We wrote “Review & Submit” with great care. What if you saved your timesheet but then worked more? You would have to go back and review the changes: Clockk carefully showed you what you had previously saved, what the current tracked amount was, and what was going to be saved.

But most users wouldn’t even click the “Review” button. No matter what hints we put in the app, they just wouldn’t do it.

The few that did, clicked twice (we made sure to carefully put the “Submit” button in the same place as the “Review” button), so we eventually just changed this to be a “Save” button. We hoped that a simpler concept — just click “Save” to lock in your timesheet — would get them to do it. No luck.

Auto-save

We created an “auto-save” feature. If you were interacting with the Activity view, your timesheet was being saved.

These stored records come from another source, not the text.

## src/rtl/cla_nibble_subtractor_if.sv

```systemverilog
// Operand/result handshake bundle for the nibble-serial subtractor.
// The producer drives operands and out_ready; the subtractor drives the rest.
interface cla_nibble_subtractor_if #(
  parameter int W = 16
);
  logic         in_valid;
  logic         in_ready;
  logic [W-1:0] a;
  logic [W-1:0] b;
  logic         out_valid;
  logic         out_ready;
  logic [W-1:0] diff;
  logic         borrow_out;
  logic         overflow;
  logic         zero;

  modport master (
    output in_valid, a, b, out_ready,
    input  in_ready, out_valid, diff, borrow_out, overflow, zero
  );

  modport slave (
    input  in_valid, a, b, out_ready,
    output in_ready, out_valid, diff, borrow_out, overflow, zero
  );
endinterface

```

## src/rtl/cla_nibble_subtractor.sv

```systemverilog
// Nibble-serial A - B subtractor: one 4-bit borrow-lookahead slice is reused
// once per nibble, with the inter-nibble borrow held in a register.
module cla_nibble_subtractor #(
  parameter int NIBBLES = 4
) (
  input logic                     clk,
  input logic                     rst_n,
  cla_nibble_subtractor_if.slave  bus
);
  localparam int W    = 4 * NIBBLES;
  localparam int IDXW = (NIBBLES > 1) ? $clog2(NIBBLES) : 1;
  localparam logic [IDXW-1:0] LAST_IDX = IDXW'(NIBBLES - 1);

  typedef enum logic [1:0] {IDLE, RUN, DONE} state_t;

  state_t          r_state;
  state_t          w_state_next;
  logic            r_in_en;
  logic [W-1:0]    r_a;
  logic [W-1:0]    r_b;
  logic [W-1:0]    r_diff;
  logic [IDXW-1:0] r_idx;
  logic            r_borrow;
  logic            r_out_valid;
  logic            r_borrow_out;
  logic            r_overflow;
  logic            r_zero;

  logic            w_in_ready;
  logic            w_accept;
  logic            w_handoff;
  logic            w_last;
  logic [3:0]      w_nib_a;
  logic [3:0]      w_nib_bn;
  logic [4:0]      w_cla;
  logic            w_cout;
  logic [W-1:0]    w_diff_next;

  // 4-bit lookahead adder: all carries formed directly from P/G and cin.
  // Returns {cout, sum[3:0]}.
  function automatic logic [4:0] cla4(input logic [3:0] x,
                                      input logic [3:0] yn,
                                      input logic       cin);
    logic [3:0] p;
    logic [3:0] g;
    logic [4:0] c;
    p    = x ^ yn;
    g    = x & yn;
    c[0] = cin;
    c[1] = g[0] | (p[0] & cin);
    c[2] = g[1] | (p[1] & g[0]) | (p[1] & p[0] & cin);
    c[3] = g[2] | (p[2] & g[1]) | (p[2] & p[1] & g[0]) | (p[2] & p[1] & p[0] & cin);
    c[4] = g[3] | (p[3] & g[2]) | (p[3] & p[2] & g[1]) | (p[3] & p[2] & p[1] & g[0])
         | (p[3] & p[2] & p[1] & p[0] & cin);
    return {c[4], p ^ c[3:0]};
  endfunction

  // in_ready is held low until the first edge with reset released.
  assign w_in_ready = (r_state == IDLE) && r_in_en;
  assign w_accept   = bus.in_valid && w_in_ready;
  assign w_handoff  = r_out_valid && bus.out_ready;
  assign w_last     = (r_idx == LAST_IDX);

  // Current nibble: A_k + ~B_k + ~borrow (borrow is cleared at acceptance).
  assign w_nib_a  = r_a[{r_idx, 2'b00} +: 4];
  assign w_nib_bn = ~r_b[{r_idx, 2'b00} +: 4];
  assign w_cla    = cla4(w_nib_a, w_nib_bn, ~r_borrow);
  assign w_cout   = w_cla[4];

  // Result word with the current nibble merged in, so flags see the final value.
  always_comb begin
    w_diff_next = r_diff;
    w_diff_next[{r_idx, 2'b00} +: 4] = w_cla[3:0];
  end

  // Next-state decode for the IDLE -> RUN -> DONE sequence.
  always_comb begin
    w_state_next = r_state;
    case (r_state)
      IDLE:    if (w_accept)  w_state_next = RUN;
      RUN:     if (w_last)    w_state_next = DONE;
      DONE:    if (w_handoff) w_state_next = IDLE;
      default:                w_state_next = IDLE;
    endcase
  end

  // State register and ready-enable.
  always_ff @(posedge clk) begin
    if (!rst_n) begin
      r_state <= IDLE;
      r_in_en <= 1'b0;
    end else begin
      r_state <= w_state_next;
      r_in_en <= 1'b1;
    end
  end

  // Operand capture, nibble iteration, result and flag registers.
  always_ff @(posedge clk) begin
    if (!rst_n) begin
      r_diff       <= '0;
      r_idx        <= '0;
      r_borrow     <= 1'b0;
      r_out_valid  <= 1'b0;
      r_borrow_out <= 1'b0;
      r_overflow   <= 1'b0;
      r_zero       <= 1'b0;
    end else begin
      case (r_state)
        IDLE: begin
          if (w_accept) begin
            r_a      <= bus.a;
            r_b      <= bus.b;
            r_borrow <= 1'b0;
            r_idx    <= '0;
          end
        end
        RUN: begin
          r_diff   <= w_diff_next;
          r_borrow <= ~w_cout;
          if (w_last) begin
            r_borrow_out <= ~w_cout;
            r_overflow   <= (r_a[W-1] ^ r_b[W-1]) & (w_diff_next[W-1] ^ r_a[W-1]);
            r_zero       <= (w_diff_next == '0);
            r_out_valid  <= 1'b1;
          end else begin
            r_idx <= r_idx + IDXW'(1);
          end
        end
        DONE: begin
          if (w_handoff) r_out_valid <= 1'b0;
        end
        default: r_out_valid <= 1'b0;
      endcase
    end
  end

  assign bus.in_ready   = w_in_ready;
  assign bus.out_valid  = r_out_valid;
  assign bus.diff       = r_diff;
  assign bus.borrow_out = r_borrow_out;
  assign bus.overflow   = r_overflow;
  assign bus.zero       = r_zero;
endmodule
```

## src/flat_wrapper.sv

```systemverilog
// flat-port wrapper written by rule: the top's interface ports become plain ports
module cla_nibble_subtractor_flat 
#(
  parameter int NIBBLES = 4
)
  (clk, rst_n, bus_in_valid, bus_a, bus_b, bus_out_ready, bus_in_ready, bus_out_valid, bus_diff, bus_borrow_out, bus_overflow, bus_zero);
  cla_nibble_subtractor_if bus_i ();
  input logic clk;
  input logic rst_n;
  input wire logic [$bits(bus_i.in_valid)-1:0] bus_in_valid;
  input wire logic [$bits(bus_i.a)-1:0] bus_a;
  input wire logic [$bits(bus_i.b)-1:0] bus_b;
  input wire logic [$bits(bus_i.out_ready)-1:0] bus_out_ready;
  output wire logic [$bits(bus_i.in_ready)-1:0] bus_in_ready;
  output wire logic [$bits(bus_i.out_valid)-1:0] bus_out_valid;
  output wire logic [$bits(bus_i.diff)-1:0] bus_diff;
  output wire logic [$bits(bus_i.borrow_out)-1:0] bus_borrow_out;
  output wire logic [$bits(bus_i.overflow)-1:0] bus_overflow;
  output wire logic [$bits(bus_i.zero)-1:0] bus_zero;
  assign bus_i.in_valid = bus_in_valid;
  assign bus_i.a = bus_a;
  assign bus_i.b = bus_b;
  assign bus_i.out_ready = bus_out_ready;
  assign bus_in_ready = bus_i.in_ready;
  assign bus_out_valid = bus_i.out_valid;
  assign bus_diff = bus_i.diff;
  assign bus_borrow_out = bus_i.borrow_out;
  assign bus_overflow = bus_i.overflow;
  assign bus_zero = bus_i.zero;
  cla_nibble_subtractor #(.NIBBLES(NIBBLES)) u_core (.clk(clk), .rst_n(rst_n), .bus(bus_i));
endmodule
```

It still didn’t fix the example above (you worked after you last checked Clockk), but at least users would have timesheets available in their reports.

No-save

In the “Bill” release, we’re introducing a new feature called “No-save” timesheets.

With No-save timesheets, you never need to click “Save” again. Whether you’re using Clockk or not, your timesheets are being saved. The accuracy of your timesheets is completely dependent on how much work you’ve assigned to projects in the past.

Our expectation is that users will look at their reports and will notice that something looks off. e.g. “I worked a full day on Tuesday, but I only see 5 hours” and then they’ll go back and correct it.

In the future, we’ll add a “Lock timesheet” (or “Confirm timesheet”) feature. When a timesheet is locked, the “no-save” algorithm will no longer update that day’s timesheet. Reports will show that a day’s timesheet is confirmed and can therefore be trusted as authoritative.

The important benefit of No-save timesheets is that they’re easy to reason about. The time you see in your Activity view is the time you see in your reports. It may not be the correct time, it may not be the time you want to send in an invoice, but it’s the same time.


Naming “The ‘Bill’ Release”

Internally, we’ve been referring to these changes as “Bill’s changes”. A few days ago we thought “Wouldn’t it be fun to name all our releases after the user that requested them?” (or because of whose feedback we realized we needed the change.)

This release is named after Bill Wilson, founder of Price to Profit who gave the critical feedback I needed to hear, even when it sucked to hear it.